===== config.mk =====
export PLATFORM = sky130hd
export DESIGN_NAME = fdiv_spread_bank
export DESIGN_NICKNAME = d
export VERILOG_FILES = /design/src/rtl/fdiv_pkg.sv /design/src/rtl/fdiv_frac_acc.sv /design/src/rtl/fdiv_tri_mod.sv /design/src/rtl/fdiv_channel.sv /design/src/rtl/fdiv_spread_bank.sv
export SDC_FILE = /design/constraint.sdc
export NUM_CORES = 1
export LEC_CHECK = 0
export ABC_CLOCK_PERIOD_IN_PS = 9000
export BUFFER_PORTS_ARGS = -buffer_cell sky130_fd_sc_hd__buf_2
export CAP_MARGIN = 20
export CELL_PAD_IN_SITES_DETAIL_PLACEMENT = 1
export CELL_PAD_IN_SITES_GLOBAL_PLACEMENT = 2
export CORE_MARGIN = 2
export CORE_UTILIZATION = 37
export CTS_CLUSTER_SIZE = 8
export DETAILED_ROUTE_END_ITERATION = 8
export PLACE_DENSITY = 0.86
export SYNTH_ARGS = -nofsm -noshare
export SYNTH_HDL_FRONTEND = slang
export SYNTH_SLANG_ARGS = --single-unit
export TNS_END_PERCENT = 100

===== constraint.sdc =====
create_clock -name clk_vco -period 9 [get_ports clk_vco]
set_input_delay 1.8 -clock clk_vco [delete_from_list [all_inputs] [get_ports clk_vco]]
set_output_delay 1.8 -clock clk_vco [all_outputs]
set_load 0.02 [all_outputs]

===== src/rtl/fdiv_pkg.sv =====
`timescale 1ns/1ps
package fdiv_pkg;
   typedef enum logic [1:0] {
      CH_IDLE = 2'd0,
      CH_WAIT = 2'd1,
      CH_RUN  = 2'd2
   } ch_state_e;
endpackage


===== src/rtl/fdiv_frac_acc.sv =====
`timescale 1ns/1ps
module fdiv_frac_acc #(
   parameter int W_FRAC = 10
) (
   input  logic              clk,
   input  logic              rst_n,
   input  logic              clr,
   input  logic              step,
   input  logic [W_FRAC:0]   inc,
   input  logic [W_FRAC-1:0] den,
   output logic              carry
);
   localparam int W_SUM = W_FRAC + 2;

   logic [W_FRAC-1:0] acc_q;
   logic [W_SUM-1:0]  sum;
   logic [W_SUM-1:0]  wrapped;

   always_comb begin
      sum     = {2'b00, acc_q} + {1'b0, inc};
      carry   = (sum >= {2'b00, den});
      wrapped = sum - {2'b00, den};
   end

   always_ff @(posedge clk or negedge rst_n) begin
      if (!rst_n)     acc_q <= '0;
      else if (clr)   acc_q <= '0;
      else if (step)  acc_q <= carry ? wrapped[W_FRAC-1:0] : sum[W_FRAC-1:0];
   end
endmodule


===== src/rtl/fdiv_tri_mod.sv =====
`timescale 1ns/1ps
module fdiv_tri_mod #(
   parameter int W = 10
) (
   input  logic         clk,
   input  logic         rst_n,
   input  logic         clr,
   input  logic         step,
   input  logic [W-1:0] amt,
   output logic [W-1:0] lvl_o
);
   logic [W-1:0] lvl_q;
   logic         up_q;

   always_ff @(posedge clk or negedge rst_n) begin
      if (!rst_n) begin
         lvl_q <= '0;
         up_q  <= 1'b1;
      end else if (clr) begin
         lvl_q <= '0;
         up_q  <= 1'b1;
      end else if (step) begin
         if (up_q) begin
            if (lvl_q < amt) lvl_q <= lvl_q + 1'b1;
            else begin
               up_q  <= 1'b0;
               lvl_q <= (lvl_q == '0) ? '0 : lvl_q - 1'b1;
            end
         end else begin
            if (lvl_q == '0) begin
               up_q  <= 1'b1;
               lvl_q <= (amt != '0) ? {{(W-1){1'b0}}, 1'b1} : '0;
            end else lvl_q <= lvl_q - 1'b1;
         end
      end
   end

   assign lvl_o = lvl_q;
endmodule


===== src/rtl/fdiv_channel.sv =====
`timescale 1ns/1ps
module fdiv_channel
   import fdiv_pkg::*;
#(
   parameter int W_INT      = 8,
   parameter int W_FRAC     = 10,
   parameter int W_PH       = 6,
   parameter bit HAS_CENTER = 1'b1
) (
   input  logic              clk,
   input  logic              rst_n,
   input  logic              en,
   input  logic [W_INT-1:0]  div_int,
   input  logic [W_FRAC-1:0] num,
   input  logic [W_FRAC-1:0] den,
   input  logic [W_PH-1:0]   ph,
   input  logic              inv,
   input  logic              sp_on,
   input  logic              sp_center,
   input  logic [W_FRAC-1:0] sp_amt,
   output logic              clk_o
);
   localparam int W_LEN = W_INT + 1;

   if (W_INT < 2)  begin : g_bad_int  $error("W_INT must be at least 2");  end
   if (W_FRAC < 2) begin : g_bad_frac $error("W_FRAC must be at least 2"); end
   if (W_PH < 1)   begin : g_bad_ph   $error("W_PH must be at least 1");   end

   ch_state_e         st_q, st_n;
   logic [W_PH-1:0]   wcnt_q, wcnt_n;
   logic [W_LEN-1:0]  pos_q, pos_n, len_q, len_n;
   logic              inv_q, inv_n, out_q, out_n;
   logic              start, carry;
   logic [W_FRAC-1:0] lvl;
   logic [W_FRAC:0]   inc;

   if (HAS_CENTER) begin : g_center
      always_comb begin
         if (!sp_on)         inc = {1'b0, num};
         else if (sp_center) inc = {1'b0, num} - {1'b0, sp_amt >> 1} + {1'b0, lvl};
         else                inc = {1'b0, num} + {1'b0, lvl};
      end
   end else begin : g_down_only
      always_comb inc = sp_on ? ({1'b0, num} + {1'b0, lvl}) : {1'b0, num};
   end

   fdiv_frac_acc #(.W_FRAC(W_FRAC)) u_acc (
      .clk(clk), .rst_n(rst_n), .clr(!en), .step(start),
      .inc(inc), .den(den), .carry(carry)
   );

   fdiv_tri_mod #(.W(W_FRAC)) u_tri (
      .clk(clk), .rst_n(rst_n), .clr(!en || !sp_on), .step(start),
      .amt(sp_amt), .lvl_o(lvl)
   );

   always_comb begin
      st_n   = st_q;
      wcnt_n = wcnt_q;
      pos_n  = pos_q;
      len_n  = len_q;
      inv_n  = inv_q;
      start  = 1'b0;
      case (st_q)
         CH_IDLE: if (en) begin
            st_n   = CH_WAIT;
            wcnt_n = sp_on ? '0 : ph;
         end
         CH_WAIT: if (wcnt_q == '0) start = 1'b1;
                  else wcnt_n = wcnt_q - 1'b1;
         default: if (pos_q == len_q - 1'b1) start = 1'b1;
                  else pos_n = pos_q + 1'b1;
      endcase
      if (start) begin
         st_n  = CH_RUN;
         pos_n = '0;
         len_n = {1'b0, div_int} + {{(W_LEN-1){1'b0}}, carry};
         inv_n = inv;
      end
      if (!en) begin
         st_n  = CH_IDLE;
         start = 1'b0;
      end
      out_n = en && (st_n == CH_RUN) && ((pos_n < (len_n >> 1)) ^ inv_n);
   end

   always_ff @(posedge clk or negedge rst_n) begin
      if (!rst_n) begin
         st_q   <= CH_IDLE;
         wcnt_q <= '0;
         pos_q  <= '0;
         len_q  <= '0;
         inv_q  <= 1'b0;
         out_q  <= 1'b0;
      end else begin
         st_q   <= st_n;
         wcnt_q <= wcnt_n;
         pos_q  <= pos_n;
         len_q  <= len_n;
         inv_q  <= inv_n;
         out_q  <= out_n;
      end
   end

   assign clk_o = out_q;
endmodule


===== src/rtl/fdiv_spread_bank.sv =====
`timescale 1ns/1ps
module fdiv_spread_bank #(
   parameter int NCH    = 4,
   parameter int W_INT  = 8,
   parameter int W_FRAC = 10,
   parameter int W_PH   = 6
) (
   input  logic                  clk_vco,
   input  logic                  rst_n,
   input  logic                  spread_off,
   input  logic [NCH-1:0]        chan_en,
   input  logic [NCH*W_INT-1:0]  div_int,
   input  logic [NCH*W_FRAC-1:0] frac_num,
   input  logic [NCH*W_FRAC-1:0] frac_den,
   input  logic [NCH*W_PH-1:0]   phase_dly,
   input  logic [NCH-1:0]        out_inv,
   input  logic [NCH-1:0]        sprd_en,
   input  logic [NCH-1:0]        sprd_center,
   input  logic [NCH*W_FRAC-1:0] sprd_amt,
   output logic [NCH-1:0]        clk_out
);
   if (NCH < 1) begin : g_bad_nch $error("NCH must be at least 1"); end

   for (genvar c = 0; c < NCH; c++) begin : g_ch
      fdiv_channel #(
         .W_INT(W_INT), .W_FRAC(W_FRAC), .W_PH(W_PH), .HAS_CENTER(1'b1)
      ) u_ch (
         .clk       (clk_vco),
         .rst_n     (rst_n),
         .en        (chan_en[c]),
         .div_int   (div_int[c*W_INT +: W_INT]),
         .num       (frac_num[c*W_FRAC +: W_FRAC]),
         .den       (frac_den[c*W_FRAC +: W_FRAC]),
         .ph        (phase_dly[c*W_PH +: W_PH]),
         .inv       (out_inv[c]),
         .sp_on     (sprd_en[c] & ~spread_off),
         .sp_center (sprd_center[c]),
         .sp_amt    (sprd_amt[c*W_FRAC +: W_FRAC]),
         .clk_o     (clk_out[c])
      );
   end
endmodule


== Word-level counts from Yosys, hierarchy flattened ==
Index checks and enable logic that the tools add are counted.

* Bits in registers: 196
* Bits of input ports: 195
* Output and inout bits: 4
* Word-level logic and storage cells: 313

* Add/subtract/negate cells: 44
* $lt $le $gt $ge: 12
* Equal/unequal tests: 24
* Muxes and demuxes: 132
* Bitwise operators: 9
* Reductions and logical operators: 52

{| class="wikitable"
|+ Operator list
! kind !! number
|-
| 10-bit 2-to-1 mux || 36
|-
| 9-bit 2-to-1 mux || 16
|-
| 11-bit 2-to-1 mux || 8
|-
| 6-bit 2-to-1 mux || 12
|-
| 10-bit by 11-bit adder with 12-bit output || 4
|-
| 12-bit by 10-bit >= comparator with 1-bit output || 4
|-
| 6-bit one-hot mux with 2 select lines || 4
|-
| 10-bit by 10-bit adder with 11-bit output || 4
|-
| 11-bit by 10-bit adder with 11-bit output || 4
|-
| 10-bit by 9-bit subtractor with 11-bit output || 4
|-
| 10-bit by 1-bit adder with 10-bit output, second input constant || 4
|-
| 10-bit zero test || 4
|-
| 10-bit < comparator || 4
|-
| 1-bit 2-to-1 mux || 40
|-
| 10-bit nonzero test || 4
|-
| 10-bit by 1-bit subtractor with 10-bit output, second input constant || 4
|-
| 10-bit subtractor || 4
|-
| 8-bit by 1-bit adder with 9-bit output || 4
|-
| 9-bit by 1-bit adder with 9-bit output, second input constant || 4
|-
| 9-bit equality test || 4
|-
| 9-bit by 8-bit < comparator with 1-bit output || 4
|-
| 9-bit by 1-bit subtractor with 9-bit output, second input constant || 4
|-
| 6-bit zero test || 4
|-
| 2-bit 2-to-1 mux || 12
|-
| other kinds (16) || 77
|}

== Longest topological paths before layout ==
* Depth after elaboration: 11
* Mapped depth: 41
* Depth with buffers taken out: 40

== By module ==
Synthesis repeated with hierarchy kept, for this count alone.

* Cell total of the unflattened synthesis: 2,933
* Area total of the unflattened synthesis: 24,003.0 µm²

{| class="wikitable"
|+ By module, submodules not included
! module !! times used !! cells each !! area each (µm²) !! sequential area each (µm²)
|-
| fdiv_channel (g_ch[1].u_ch ...) || 2 || 408 || 3,340.7 || 700.7
|-
| fdiv_frac_acc || 4 || 171 || 1,443.9 || 250.2
|-
| fdiv_tri_mod (g_ch[0].u_ch.u_tri ...) || 3 || 157 || 1,237.4 || 276.5
|-
| fdiv_channel (g_ch[2].u_ch) || 1 || 410 || 3,338.2 || 700.7
|-
| fdiv_channel (g_ch[0].u_ch) || 1 || 393 || 3,223.1 || 700.7
|-
| fdiv_tri_mod (g_ch[3].u_ch.u_tri) || 1 || 155 || 1,247.4 || 276.5
|-
| fdiv_spread_bank || 1 || 4 || 25.0 || 0.0
|}

== Worst setup path after synthesis ==
OpenSTA, ideal clock, no wires.

* Kind: input -> register
* From: in frac_num[31]
* To: reg g_ch[3].u_ch.out_q
* Setup time: 121 ps
* Data arrival time: 8,654 ps
* Data required time: 8,879 ps
* Slack: 225 ps
* Cell stages on the path: 40
* Path buffers: 1
* Cell sequence: inv_1 > fa_1 > inv_1 > fa_1 > a21o_1 > a21oi_1 > o21bai_1 > a21oi_1 > xnor2_1 > nand2_1 > o211ai_1 > o21ai_0 > ha_1 > a21oi_1 > o21ai_0 > xor2_1 > ha_1 > nand4_1 > (+4 left out) > nor3_1 > mux2_2 > buf_2 > inv_1 > ha_1 > ha_1 > nand3_1 > xnor2_1 > mux2i_1 > ha_1 > a21o_1 > a21oi_1 > nor2b_1 > o21ai_0 > nand2b_1 > a2111oi_0 > xnor2_1 > nor2_1

* Longest elaborated chain between the ends: 11
* Elaborated cells between the ends (all ways): 12
* Those cells by class: add/sub: 5; order compare: 2; mux: 3; bitwise: 1; reduce/logical: 1

{| class="wikitable"
|+ RTL lines
! element !! RTL line !! text
|-
| start: declaration || fdiv_spread_bank.sv:13 || <nowiki>input logic [NCH*W_FRAC-1:0] frac_num,</nowiki>
|-
| 10-bit by 9-bit subtractor with 11-bit output || fdiv_channel.sv:40 || <nowiki>else if (sp_center) inc = {1'b0, num} - {1'b0, sp_amt >> 1} + {1'b0, lvl};</nowiki>
|-
| 11-bit by 10-bit adder with 11-bit output || fdiv_channel.sv:40 ||
|-
| 11-bit 2-to-1 mux || fdiv_channel.sv:40 ||
|-
| 11-bit 2-to-1 mux * || fdiv_channel.sv:39 || <nowiki>if (!sp_on) inc = {1'b0, num};</nowiki>
|-
| 10-bit by 11-bit adder with 12-bit output * || fdiv_frac_acc.sv:20 || <nowiki>sum = {2'b00, acc_q} + {1'b0, inc};</nowiki>
|-
| 12-bit by 10-bit >= comparator with 1-bit output * || fdiv_frac_acc.sv:21 || <nowiki>carry = (sum >= {2'b00, den});</nowiki>
|-
| 8-bit by 1-bit adder with 9-bit output * || fdiv_channel.sv:77 || <nowiki>len_n = {1'b0, div_int} + {{(W_LEN-1){1'b0}}, carry};</nowiki>
|-
| 9-bit 2-to-1 mux * || fdiv_channel.sv:74 || <nowiki>if (start) begin</nowiki>
|-
| 9-bit by 8-bit < comparator with 1-bit output * || fdiv_channel.sv:84 || <nowiki>out_n = en && (st_n == CH_RUN) && ((pos_n < (len_n >> 1)) ^ inv_n);</nowiki>
|-
| 1-bit bitwise XOR * || fdiv_channel.sv:84 ||
|-
| 1-bit logical AND * || fdiv_channel.sv:84 ||
|-
| via g_ch[3].u_ch.out_n || fdiv_channel.sv:32 || <nowiki>logic inv_q, inv_n, out_q, out_n;</nowiki>
|-
| end signal: assignment || fdiv_channel.sv:101 || <nowiki>out_q <= out_n;</nowiki>
|-
| end: declaration || fdiv_channel.sv:32 ||
|}

The timed path passes the listed nets; every way through them passes the cells marked *.
A chain may end at the register's enable or synchronous reset.

== Worst setup path in the final report ==
* From: in frac_num[21]
* To: reg g_ch[2].u_ch.out_q

* Longest elaborated chain between the ends: 11
* Elaborated cells between the ends (all ways): 12
* Those cells by class: add/sub: 5; order compare: 2; mux: 3; bitwise: 1; reduce/logical: 1

{| class="wikitable"
|+ RTL lines
! element !! RTL line
|-
| 10-bit by 9-bit subtractor with 11-bit output || fdiv_channel.sv:40
|-
| 11-bit by 10-bit adder with 11-bit output || fdiv_channel.sv:40
|-
| 11-bit 2-to-1 mux || fdiv_channel.sv:40
|-
| 11-bit 2-to-1 mux * || fdiv_channel.sv:39
|-
| 10-bit by 11-bit adder with 12-bit output * || fdiv_frac_acc.sv:20
|-
| 12-bit by 10-bit >= comparator with 1-bit output * || fdiv_frac_acc.sv:21
|-
| 8-bit by 1-bit adder with 9-bit output * || fdiv_channel.sv:77
|-
| 9-bit 2-to-1 mux * || fdiv_channel.sv:74
|-
| 9-bit by 8-bit < comparator with 1-bit output * || fdiv_channel.sv:84
|-
| 1-bit bitwise XOR * || fdiv_channel.sv:84
|-
| 1-bit logical AND * || fdiv_channel.sv:84
|-
| via g_ch[2].u_ch.out_n || fdiv_channel.sv:32
|-
| end signal: assignment || fdiv_channel.sv:101
|-
| end: declaration || fdiv_channel.sv:32
|}

Marks and branches as above.

==> summary.md <==
| Metric | Value |
|---|---|
| Outcome | completed |
| Final std cells w/o fill | between 3000 and 4000 |
| Worst slew pin tran | ~1.1 ns |
| DRC errors left | 0 |
| CP top delay family | compound AO/OA/AOI/OAI gates |
| Vias/cell | ~5.4 |
| Critical Path End Type | register |
| Peak supply drop | 0.153 mV |
| Setup_tns | 0 ns |
| Period utilisation layout | 0.960 |
| Pre-CTS setup slack | -0.510 ns |
| Slowest CP cell | fa_1 |
| Drt pass-1 iters | 5 |
| Die height | 248 µm |
| Layout net count | between 3000 and 4000 |
| Rows | 89 |
| DRT iter0 DRCs | 681 |
| Initial antenna violation count | 9 |
| FF+latch count, synth | 196 |
| Setup crit start kind | input port |
| Routed wire length | about 70 mm |
| YS warnings | 0 |
| Max-cap violations | 0 |
| Post-DRT Antenna Nets | 0 |
| Vias | 20900 |
| Clock transition at path regs | 0.08 ns |
| Clock Sinks | between 150 and 200 |
| Cell variety after synth | 96 |
| Ports | ~200 |
| Hold Path Class | register to register |
| Starting Density | 0.374 |
| Layout cells sized above 1 | 0.158 |
| Avg Cell Area, Syn | about 8 µm² |
| First-pass GRT wire length | 114 mm |
| Num CTS Buffers | 17 |
| Area delta synth->final | 16.9% |
| CTS tree | done |
| Worst-skew pair later-pin latency | 0.51 ns |
| Predominant post-synthesis flop cell | dfrtp_1 |
| GP Congestion | just under 0.9 |
| Fraction of registers with async set or reset after synthesis | 1.00 |
| Commonest non-fill, non-tap cell in the layout | inv_1 |
| Cell Pwr Density | 204 mW/mm² |
| Multi-input gate area | about 0.016 mm² |
| GR Util All Layers | 0.230 |
| Fin Clk Skew | 0.0181 ns |
| Sequential share of the synthesized area | 0.223 |
| WS Path Type | input port to register |
| Die ar. | just over 0.06 mm² |
| Vias in the first global route | around 22000 |
| Largest net degree at the start of global routing | 94 |
| Top-area cell type share of the netlist area | 0.218 |
| Most frequent cells in the layout | inv_1 (355), ha_1 (269), o21ai_0 (203) |
| Final worst slack | roughly 0.36 ns |
| Hold Violations, Final | 0 |
| Placed Area | 0.0249 mm² |
| Root buffer cell | clkbuf_16 |
| Wire length per cell | about 18 µm |
| Slew HR | 0.261 |
| Critical Path RT | 9.42 ns |
| Hold buffers post-CTS | 0 |
| Fin area | 0.0257 mm² |
| Port bufs | slightly below 200 |
| Pleak | roughly 13 nW |
| Syn Nets | roughly 3200 |
| Synth area leader | dfrtp_1 |
| Synth Cell Area | roughly 0.022 mm² |
| Post-Synthesis Cells | about 2700 |
| Most Frequent Cell on Critical Path | ha_1 |
| GR Overflow Total | 0 |
| FILL cells | ~7200 |
| Crit-path max cell delay | between 0.5 and 0.6 ns |
| DP Cell Count | ~3800 |
| Post-synth EDFFs | 0 |
| Final Setup Violations | 0 |
| Slew Limit Fails | 0 |
| Fmax | between 0.1 and 0.15 GHz |
| Clk buf depth | 2 |
| FF+latch area | approximately 0.0049 mm² |
| H-tree level count | 4 |
| Final Power | 0.00524 W |
| CP arrival | between 9 and 10 ns |
| Crit path time final | 8.64 ns |
| Crit-path max FO | 4 |
| Core ar. | 0.0589 mm² |
| Synth area leaders | dfrtp_1 (22%), ha_1 (15%), inv_1 (6.1%) |
| DP Wirelength | 57.5 mm |
| WP buf/inv | 7 |
| Die Wd | roughly 250 µm |
worst min-delay path, cell delays in order, from the launching register on:
cell	delay, ns
dfrtp_1	0.35
nand2_1	0.05
o21ai_1	0.06
cell type report:
| class | instances | share of cell area |
|---|---|---|
| clock inverter | 14 | 0.00574 |
| timing repair buffer | 376 | 0.0909 |
| tap | 773 | 0.0376 |
| multi-input combinational | 2106 | 0.605 |
| clock buffer | 18 | 0.0171 |
| inverter | 356 | 0.0519 |
| sequential | 196 | 0.191 |
| antenna | 5 | 0.000486 |
per-stage QoR:
stage | utilization | hold WS (ns)
finish | 0.437 | 0.500
global route | 0.437 | 0.535
CTS | 0.433 | 0.506
detailed placement | 0.423 | 0.489
global placement | 0.423 | 0.471
floorplan | - | 0.456
layer usage:
layer,routed length (µm),track usage,up-vias
li1,-,-,10300
met1,31500,0.286,10300
met2,35300,0.405,253
met3,2140,0.0391,89
met4,1410,0.0699,10
met5,64,0,-
cells by family (layout without fill, tap and decap cells):
logic type      after synthesis  count (layout)  share of synthesized area
compound gates              743             743                      0.211
xor+xnor                    195             195                     0.0776
fa+ha+maj                   318             318                      0.197
buf+inv                     423             764                     0.0749
flops                       196             196                      0.223
mux                          87              87                     0.0405
other cells                   0               5                          0
simple gates                763             763                      0.176
synthesized netlist by cell type, types with 20 or more instances:
cell,n
a21o_1,56
and3_1,20
o21bai_1,20
nand2b_1,55
xor2_1,66
o21ai_0,217
or3_1,20
a21oi_1,169
dfrtp_1,192
o21ai_1,39
inv_1,355
nor3_1,61
xnor2_1,129
nand2_1,173
nor2_1,169
a31oi_1,30
nand4_1,41
clkbuf_1,39
o21a_1,30
mux2i_1,73
fa_1,48
ha_1,270
a211oi_1,31
nor2b_1,51
nand3_1,84
worst paths after layout:
| check | end | startpoint | depth (start not counted) | slack (ns) |
|---|---|---|---|---|
| worst max register to register | g_ch[2].u_ch.clk_o$_DFF_PN0_ | g_ch[2].u_ch.u_tri.lvl_o[1]$_DFFE_PN0P_ | 40 | 1.17 |
| worst max-delay path | g_ch[2].u_ch.clk_o$_DFF_PN0_ | frac_num[21] | 41 | 0.36 |
| worst min-delay path | g_ch[1].u_ch.u_acc.acc_q[2]$_DFFE_PN0P_ | g_ch[1].u_ch.u_acc.acc_q[2]$_DFFE_PN0P_ | 2 | 0.50 |
| max in group asynchronous | g_ch[0].u_ch.u_acc.acc_q[7]$_DFFE_PN0P_ | rst_n | 2 | 6.12 |
| min in group asynchronous | g_ch[2].u_ch.u_tri.lvl_o[7]$_DFFE_PN0P_ | rst_n | 1 | 1.38 |
| worst min register to register | g_ch[1].u_ch.u_acc.acc_q[2]$_DFFE_PN0P_ | g_ch[1].u_ch.u_acc.acc_q[2]$_DFFE_PN0P_ | 2 | 0.50 |
repair_timing:
item                       4_1_cts  5_1_grt
resized for setup                0       42
setup buffers                    0        4
setup endpoints to repair        0        4
power breakdown:
part           switching [W]  total, W  internal, W
Combinational        0.00168   0.00312      0.00143
Sequential          0.000235   0.00131      0.00108
Clock               0.000414  0.000811     0.000397
Total                0.00233   0.00524      0.00291
state kept, by name (all words and copies together) (netlist names):
| signal | flops |
|---|---|
| g_ch.u_ch.u_acc.acc_q | 40 |
| g_ch.u_ch.u_tri.lvl_o | 40 |
| g_ch.u_ch.len_q | 36 |
| g_ch.u_ch.pos_q | 36 |
| g_ch.u_ch.wcnt_q | 24 |
| g_ch.u_ch.st_q | 8 |
| g_ch.u_ch.clk_o | 4 |
| g_ch.u_ch.inv_q | 4 |
| g_ch.u_ch.u_tri.up_q | 4 |
Power figures use the tool's default switching activity.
_ _ _ _ _
● Exercise goal: Reproduce exactly every line that sits between the start of the entries and the line bearing "export DETAILED_ROUTE_END_ITERATION = 8", counting both of those lines.

● Task solution:
===== config.mk =====
export PLATFORM = sky130hd
export DESIGN_NAME = fdiv_spread_bank
export DESIGN_NICKNAME = d
export VERILOG_FILES = /design/src/rtl/fdiv_pkg.sv /design/src/rtl/fdiv_frac_acc.sv /design/src/rtl/fdiv_tri_mod.sv /design/src/rtl/fdiv_channel.sv /design/src/rtl/fdiv_spread_bank.sv
export SDC_FILE = /design/constraint.sdc
export NUM_CORES = 1
export LEC_CHECK = 0
export ABC_CLOCK_PERIOD_IN_PS = 9000
export BUFFER_PORTS_ARGS = -buffer_cell sky130_fd_sc_hd__buf_2
export CAP_MARGIN = 20
export CELL_PAD_IN_SITES_DETAIL_PLACEMENT = 1
export CELL_PAD_IN_SITES_GLOBAL_PLACEMENT = 2
export CORE_MARGIN = 2
export CORE_UTILIZATION = 37
export CTS_CLUSTER_SIZE = 8
export DETAILED_ROUTE_END_ITERATION = 8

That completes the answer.